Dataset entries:
—————

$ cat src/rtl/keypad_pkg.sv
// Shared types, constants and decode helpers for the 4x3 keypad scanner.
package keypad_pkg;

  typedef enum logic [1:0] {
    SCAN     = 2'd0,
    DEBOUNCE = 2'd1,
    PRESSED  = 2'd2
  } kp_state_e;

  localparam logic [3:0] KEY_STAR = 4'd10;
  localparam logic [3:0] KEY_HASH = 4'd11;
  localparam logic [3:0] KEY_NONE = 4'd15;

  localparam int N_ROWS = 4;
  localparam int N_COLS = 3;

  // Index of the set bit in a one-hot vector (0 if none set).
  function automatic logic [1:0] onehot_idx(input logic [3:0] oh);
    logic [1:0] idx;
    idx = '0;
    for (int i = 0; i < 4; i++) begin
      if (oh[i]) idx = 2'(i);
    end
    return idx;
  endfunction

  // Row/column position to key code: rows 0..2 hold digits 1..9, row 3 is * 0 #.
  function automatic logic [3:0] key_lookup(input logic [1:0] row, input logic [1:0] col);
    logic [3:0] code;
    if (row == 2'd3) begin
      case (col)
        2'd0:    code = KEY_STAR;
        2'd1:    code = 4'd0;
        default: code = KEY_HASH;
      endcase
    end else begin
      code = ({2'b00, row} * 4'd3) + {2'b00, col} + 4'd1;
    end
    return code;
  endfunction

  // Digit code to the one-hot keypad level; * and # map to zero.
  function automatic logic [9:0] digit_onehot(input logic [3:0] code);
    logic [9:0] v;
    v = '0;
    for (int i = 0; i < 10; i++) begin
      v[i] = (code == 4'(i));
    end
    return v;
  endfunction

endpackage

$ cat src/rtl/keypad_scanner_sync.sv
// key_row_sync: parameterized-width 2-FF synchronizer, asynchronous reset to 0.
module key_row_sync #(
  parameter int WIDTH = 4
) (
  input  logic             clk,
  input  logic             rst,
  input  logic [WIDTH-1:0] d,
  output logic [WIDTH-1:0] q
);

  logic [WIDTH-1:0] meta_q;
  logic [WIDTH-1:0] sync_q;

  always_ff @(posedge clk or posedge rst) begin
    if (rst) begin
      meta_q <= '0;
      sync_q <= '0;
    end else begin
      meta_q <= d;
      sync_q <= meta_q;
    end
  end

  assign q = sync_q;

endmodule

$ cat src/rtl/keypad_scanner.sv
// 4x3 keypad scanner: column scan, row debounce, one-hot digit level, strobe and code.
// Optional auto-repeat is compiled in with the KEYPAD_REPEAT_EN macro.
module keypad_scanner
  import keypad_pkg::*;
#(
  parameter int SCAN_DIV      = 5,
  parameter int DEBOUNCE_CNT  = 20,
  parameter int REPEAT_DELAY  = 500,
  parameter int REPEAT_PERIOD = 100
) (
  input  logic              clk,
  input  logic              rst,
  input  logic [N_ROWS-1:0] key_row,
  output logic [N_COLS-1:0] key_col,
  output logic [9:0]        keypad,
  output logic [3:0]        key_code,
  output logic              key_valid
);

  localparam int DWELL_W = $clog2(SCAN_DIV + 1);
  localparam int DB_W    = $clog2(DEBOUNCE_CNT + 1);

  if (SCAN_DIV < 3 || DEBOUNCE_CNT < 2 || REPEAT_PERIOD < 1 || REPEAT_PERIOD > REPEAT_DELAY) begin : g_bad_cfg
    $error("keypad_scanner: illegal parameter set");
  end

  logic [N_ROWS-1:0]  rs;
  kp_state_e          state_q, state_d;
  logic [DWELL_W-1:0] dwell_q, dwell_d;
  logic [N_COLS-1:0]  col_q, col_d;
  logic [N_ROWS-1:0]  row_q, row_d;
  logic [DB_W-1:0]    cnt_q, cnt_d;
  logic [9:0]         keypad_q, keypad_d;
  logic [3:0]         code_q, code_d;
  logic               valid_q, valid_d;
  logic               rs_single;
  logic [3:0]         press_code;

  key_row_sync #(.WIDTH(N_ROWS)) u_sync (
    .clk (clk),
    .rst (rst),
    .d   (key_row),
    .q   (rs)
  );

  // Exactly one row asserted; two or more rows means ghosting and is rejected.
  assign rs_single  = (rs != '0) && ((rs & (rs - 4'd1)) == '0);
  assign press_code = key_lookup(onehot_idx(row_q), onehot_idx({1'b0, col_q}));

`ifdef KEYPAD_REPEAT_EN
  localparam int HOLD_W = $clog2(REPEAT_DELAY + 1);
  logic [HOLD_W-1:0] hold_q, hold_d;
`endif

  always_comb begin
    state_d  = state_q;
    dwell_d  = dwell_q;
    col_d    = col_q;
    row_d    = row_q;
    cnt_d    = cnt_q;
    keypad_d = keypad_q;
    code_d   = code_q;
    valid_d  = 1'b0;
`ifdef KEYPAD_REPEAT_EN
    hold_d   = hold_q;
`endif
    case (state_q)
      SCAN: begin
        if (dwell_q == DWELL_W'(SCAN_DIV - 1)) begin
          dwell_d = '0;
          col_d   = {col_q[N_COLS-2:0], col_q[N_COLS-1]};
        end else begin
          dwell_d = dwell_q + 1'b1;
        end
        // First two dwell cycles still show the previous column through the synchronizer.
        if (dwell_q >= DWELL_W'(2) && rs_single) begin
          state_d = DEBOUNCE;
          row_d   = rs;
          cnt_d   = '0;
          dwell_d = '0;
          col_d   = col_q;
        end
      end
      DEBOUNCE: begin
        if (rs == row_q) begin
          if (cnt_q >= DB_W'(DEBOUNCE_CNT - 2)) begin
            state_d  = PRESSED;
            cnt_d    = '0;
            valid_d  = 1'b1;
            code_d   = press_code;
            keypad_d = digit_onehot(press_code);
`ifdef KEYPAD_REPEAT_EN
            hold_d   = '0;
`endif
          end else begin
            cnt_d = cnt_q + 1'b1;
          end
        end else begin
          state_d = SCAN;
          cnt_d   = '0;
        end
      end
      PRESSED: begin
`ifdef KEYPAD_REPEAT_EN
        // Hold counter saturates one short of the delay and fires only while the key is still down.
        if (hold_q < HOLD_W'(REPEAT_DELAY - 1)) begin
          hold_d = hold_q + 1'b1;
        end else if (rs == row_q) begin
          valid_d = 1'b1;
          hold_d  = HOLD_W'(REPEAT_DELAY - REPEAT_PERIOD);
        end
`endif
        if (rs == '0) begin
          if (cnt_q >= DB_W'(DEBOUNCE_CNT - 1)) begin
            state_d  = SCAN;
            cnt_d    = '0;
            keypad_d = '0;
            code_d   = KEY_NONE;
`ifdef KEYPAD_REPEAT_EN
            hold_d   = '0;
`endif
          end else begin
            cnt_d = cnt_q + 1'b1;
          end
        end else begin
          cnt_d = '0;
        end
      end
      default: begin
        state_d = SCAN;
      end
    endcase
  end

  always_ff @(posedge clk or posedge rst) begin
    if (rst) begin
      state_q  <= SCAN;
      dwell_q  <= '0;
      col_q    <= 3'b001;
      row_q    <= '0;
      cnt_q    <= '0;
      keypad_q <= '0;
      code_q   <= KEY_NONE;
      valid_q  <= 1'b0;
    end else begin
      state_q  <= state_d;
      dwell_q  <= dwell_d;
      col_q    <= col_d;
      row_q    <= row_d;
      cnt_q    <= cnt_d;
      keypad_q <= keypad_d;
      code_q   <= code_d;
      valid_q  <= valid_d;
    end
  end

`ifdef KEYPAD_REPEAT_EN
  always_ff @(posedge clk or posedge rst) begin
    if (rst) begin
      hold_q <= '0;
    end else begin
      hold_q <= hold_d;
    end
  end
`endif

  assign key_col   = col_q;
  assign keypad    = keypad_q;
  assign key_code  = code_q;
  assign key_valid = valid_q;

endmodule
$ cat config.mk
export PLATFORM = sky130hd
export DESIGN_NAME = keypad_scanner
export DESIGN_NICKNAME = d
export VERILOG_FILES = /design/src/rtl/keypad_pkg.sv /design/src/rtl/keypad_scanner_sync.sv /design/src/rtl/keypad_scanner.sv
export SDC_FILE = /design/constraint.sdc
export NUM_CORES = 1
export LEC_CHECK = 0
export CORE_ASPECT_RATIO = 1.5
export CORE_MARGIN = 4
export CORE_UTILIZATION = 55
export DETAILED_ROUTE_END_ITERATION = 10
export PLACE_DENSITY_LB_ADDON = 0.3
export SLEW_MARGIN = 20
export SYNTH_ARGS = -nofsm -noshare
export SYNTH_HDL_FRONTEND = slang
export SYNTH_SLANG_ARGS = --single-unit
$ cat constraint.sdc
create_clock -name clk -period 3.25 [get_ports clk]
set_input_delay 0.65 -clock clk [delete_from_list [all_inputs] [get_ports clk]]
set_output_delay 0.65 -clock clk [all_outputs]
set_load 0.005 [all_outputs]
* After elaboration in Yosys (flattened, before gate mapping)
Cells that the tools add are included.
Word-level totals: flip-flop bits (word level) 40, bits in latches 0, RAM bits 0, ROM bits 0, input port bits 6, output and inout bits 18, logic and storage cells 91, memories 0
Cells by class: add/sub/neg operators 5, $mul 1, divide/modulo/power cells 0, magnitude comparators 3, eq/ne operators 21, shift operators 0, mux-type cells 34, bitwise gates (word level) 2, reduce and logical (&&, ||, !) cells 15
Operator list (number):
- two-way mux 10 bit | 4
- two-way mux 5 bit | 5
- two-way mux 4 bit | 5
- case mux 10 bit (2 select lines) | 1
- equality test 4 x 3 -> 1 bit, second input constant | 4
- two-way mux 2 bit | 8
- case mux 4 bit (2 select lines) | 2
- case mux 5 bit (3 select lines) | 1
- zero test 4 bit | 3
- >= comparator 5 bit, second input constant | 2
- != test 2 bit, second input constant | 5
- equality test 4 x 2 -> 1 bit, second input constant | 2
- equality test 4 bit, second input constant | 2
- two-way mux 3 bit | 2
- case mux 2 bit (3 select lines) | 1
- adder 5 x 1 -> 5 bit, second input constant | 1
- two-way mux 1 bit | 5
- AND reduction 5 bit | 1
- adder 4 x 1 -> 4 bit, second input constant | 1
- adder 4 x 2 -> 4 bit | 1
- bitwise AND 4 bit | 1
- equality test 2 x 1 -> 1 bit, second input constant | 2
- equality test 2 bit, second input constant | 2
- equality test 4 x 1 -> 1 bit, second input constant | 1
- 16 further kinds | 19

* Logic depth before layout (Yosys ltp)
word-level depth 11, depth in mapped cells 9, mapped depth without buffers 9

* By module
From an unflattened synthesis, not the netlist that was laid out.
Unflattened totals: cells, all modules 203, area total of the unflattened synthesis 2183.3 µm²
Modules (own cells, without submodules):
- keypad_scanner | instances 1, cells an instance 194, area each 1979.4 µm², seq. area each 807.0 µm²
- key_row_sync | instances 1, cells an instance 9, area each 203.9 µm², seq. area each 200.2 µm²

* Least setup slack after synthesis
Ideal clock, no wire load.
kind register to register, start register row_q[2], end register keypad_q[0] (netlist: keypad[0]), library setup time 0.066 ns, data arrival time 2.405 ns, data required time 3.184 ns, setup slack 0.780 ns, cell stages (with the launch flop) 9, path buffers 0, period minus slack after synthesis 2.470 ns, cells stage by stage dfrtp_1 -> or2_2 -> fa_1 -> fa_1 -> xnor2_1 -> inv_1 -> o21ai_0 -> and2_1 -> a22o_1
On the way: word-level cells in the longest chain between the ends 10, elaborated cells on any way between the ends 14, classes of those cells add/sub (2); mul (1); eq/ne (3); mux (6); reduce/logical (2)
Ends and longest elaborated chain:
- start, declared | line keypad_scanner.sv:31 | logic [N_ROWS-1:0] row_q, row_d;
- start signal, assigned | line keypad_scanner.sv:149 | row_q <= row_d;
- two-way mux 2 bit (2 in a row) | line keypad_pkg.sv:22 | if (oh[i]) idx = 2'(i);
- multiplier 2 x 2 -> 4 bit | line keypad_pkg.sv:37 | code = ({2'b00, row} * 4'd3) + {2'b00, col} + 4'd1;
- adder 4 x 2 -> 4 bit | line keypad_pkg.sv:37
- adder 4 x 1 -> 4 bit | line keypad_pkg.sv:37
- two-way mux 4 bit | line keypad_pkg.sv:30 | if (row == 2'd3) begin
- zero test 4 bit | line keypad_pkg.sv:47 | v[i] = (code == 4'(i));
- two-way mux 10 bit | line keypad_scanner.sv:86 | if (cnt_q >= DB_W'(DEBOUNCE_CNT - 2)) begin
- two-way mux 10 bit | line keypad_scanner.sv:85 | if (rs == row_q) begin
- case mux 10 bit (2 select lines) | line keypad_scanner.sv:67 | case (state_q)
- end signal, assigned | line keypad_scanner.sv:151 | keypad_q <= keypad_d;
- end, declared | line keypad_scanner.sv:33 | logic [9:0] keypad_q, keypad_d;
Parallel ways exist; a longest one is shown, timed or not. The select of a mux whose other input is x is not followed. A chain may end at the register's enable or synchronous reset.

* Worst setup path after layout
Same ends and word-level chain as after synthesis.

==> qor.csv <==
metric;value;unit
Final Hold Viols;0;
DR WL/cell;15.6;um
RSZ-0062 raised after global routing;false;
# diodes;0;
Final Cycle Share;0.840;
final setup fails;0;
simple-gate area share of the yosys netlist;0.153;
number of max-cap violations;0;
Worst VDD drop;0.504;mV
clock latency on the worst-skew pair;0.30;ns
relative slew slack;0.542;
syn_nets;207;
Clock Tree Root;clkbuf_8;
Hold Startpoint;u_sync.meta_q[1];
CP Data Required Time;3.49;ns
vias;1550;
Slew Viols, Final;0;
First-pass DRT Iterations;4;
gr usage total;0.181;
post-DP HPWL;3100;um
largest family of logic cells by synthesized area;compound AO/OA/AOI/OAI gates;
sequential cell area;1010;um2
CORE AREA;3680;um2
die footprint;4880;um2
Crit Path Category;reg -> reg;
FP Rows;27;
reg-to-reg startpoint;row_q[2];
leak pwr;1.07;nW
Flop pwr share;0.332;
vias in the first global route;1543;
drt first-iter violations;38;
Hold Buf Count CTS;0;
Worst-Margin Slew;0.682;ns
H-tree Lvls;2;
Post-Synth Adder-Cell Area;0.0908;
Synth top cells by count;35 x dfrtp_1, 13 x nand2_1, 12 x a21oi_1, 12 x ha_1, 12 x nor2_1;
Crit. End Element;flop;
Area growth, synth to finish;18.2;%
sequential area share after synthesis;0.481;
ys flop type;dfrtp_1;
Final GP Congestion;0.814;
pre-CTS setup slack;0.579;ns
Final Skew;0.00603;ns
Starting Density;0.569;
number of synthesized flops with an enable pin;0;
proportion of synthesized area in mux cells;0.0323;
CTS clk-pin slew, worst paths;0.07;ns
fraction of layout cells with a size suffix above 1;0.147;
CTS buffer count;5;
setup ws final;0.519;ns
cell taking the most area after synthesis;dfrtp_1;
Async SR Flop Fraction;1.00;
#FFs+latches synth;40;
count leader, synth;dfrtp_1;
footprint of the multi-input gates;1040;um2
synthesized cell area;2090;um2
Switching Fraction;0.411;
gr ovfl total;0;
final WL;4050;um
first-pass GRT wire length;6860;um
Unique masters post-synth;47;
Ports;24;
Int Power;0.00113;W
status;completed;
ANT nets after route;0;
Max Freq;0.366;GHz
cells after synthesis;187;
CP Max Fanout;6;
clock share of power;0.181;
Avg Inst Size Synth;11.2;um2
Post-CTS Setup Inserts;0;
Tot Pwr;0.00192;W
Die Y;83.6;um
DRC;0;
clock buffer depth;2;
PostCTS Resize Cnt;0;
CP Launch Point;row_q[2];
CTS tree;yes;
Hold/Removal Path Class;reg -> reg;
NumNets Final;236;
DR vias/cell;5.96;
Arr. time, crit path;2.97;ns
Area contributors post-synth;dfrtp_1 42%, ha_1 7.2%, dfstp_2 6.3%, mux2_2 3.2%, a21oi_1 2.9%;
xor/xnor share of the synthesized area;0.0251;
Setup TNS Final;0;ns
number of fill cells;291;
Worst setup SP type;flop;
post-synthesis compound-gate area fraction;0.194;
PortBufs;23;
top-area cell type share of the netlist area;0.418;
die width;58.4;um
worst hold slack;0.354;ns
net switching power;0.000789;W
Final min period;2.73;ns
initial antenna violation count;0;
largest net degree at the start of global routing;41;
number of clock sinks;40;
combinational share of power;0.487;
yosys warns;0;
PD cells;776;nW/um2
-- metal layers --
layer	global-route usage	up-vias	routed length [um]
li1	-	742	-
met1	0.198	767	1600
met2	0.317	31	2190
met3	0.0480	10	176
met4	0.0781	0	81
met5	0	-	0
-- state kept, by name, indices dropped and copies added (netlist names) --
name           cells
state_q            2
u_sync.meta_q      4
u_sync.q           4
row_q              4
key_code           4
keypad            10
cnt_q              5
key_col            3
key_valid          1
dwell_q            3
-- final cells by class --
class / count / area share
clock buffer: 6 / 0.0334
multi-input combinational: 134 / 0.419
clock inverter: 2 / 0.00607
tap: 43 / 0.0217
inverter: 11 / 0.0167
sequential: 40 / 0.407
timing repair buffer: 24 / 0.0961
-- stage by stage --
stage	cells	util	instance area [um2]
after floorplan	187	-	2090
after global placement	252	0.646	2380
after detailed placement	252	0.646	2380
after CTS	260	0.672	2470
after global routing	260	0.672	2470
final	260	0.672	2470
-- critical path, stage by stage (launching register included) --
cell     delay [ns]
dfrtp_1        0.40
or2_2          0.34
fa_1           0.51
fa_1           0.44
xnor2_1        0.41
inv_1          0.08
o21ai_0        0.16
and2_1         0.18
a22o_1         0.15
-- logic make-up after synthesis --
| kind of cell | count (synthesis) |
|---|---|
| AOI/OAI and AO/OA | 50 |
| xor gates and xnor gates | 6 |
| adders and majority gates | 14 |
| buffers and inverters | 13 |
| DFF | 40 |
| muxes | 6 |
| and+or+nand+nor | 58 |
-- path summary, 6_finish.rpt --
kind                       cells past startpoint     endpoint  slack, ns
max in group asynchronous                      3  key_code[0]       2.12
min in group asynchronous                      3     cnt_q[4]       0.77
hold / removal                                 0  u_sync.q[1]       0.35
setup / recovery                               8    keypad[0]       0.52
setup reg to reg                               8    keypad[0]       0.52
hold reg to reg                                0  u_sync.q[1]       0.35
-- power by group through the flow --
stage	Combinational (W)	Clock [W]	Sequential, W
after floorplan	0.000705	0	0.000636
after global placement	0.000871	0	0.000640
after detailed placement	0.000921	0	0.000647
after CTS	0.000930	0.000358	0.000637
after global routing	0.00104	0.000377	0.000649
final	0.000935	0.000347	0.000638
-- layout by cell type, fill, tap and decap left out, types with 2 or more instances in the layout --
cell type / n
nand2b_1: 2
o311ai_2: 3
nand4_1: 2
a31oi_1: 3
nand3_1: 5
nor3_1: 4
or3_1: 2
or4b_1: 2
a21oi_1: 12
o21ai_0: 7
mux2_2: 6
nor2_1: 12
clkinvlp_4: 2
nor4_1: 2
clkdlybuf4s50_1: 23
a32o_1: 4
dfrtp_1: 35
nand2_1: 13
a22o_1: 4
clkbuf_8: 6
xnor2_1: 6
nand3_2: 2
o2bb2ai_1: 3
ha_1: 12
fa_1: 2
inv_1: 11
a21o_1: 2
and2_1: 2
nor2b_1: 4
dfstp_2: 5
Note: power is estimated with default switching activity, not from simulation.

—————

About this task: Copy each line in the entries above where "footprint" turns up.

Reply to the exercise:
die footprint;4880;um2
footprint of the multi-input gates;1040;um2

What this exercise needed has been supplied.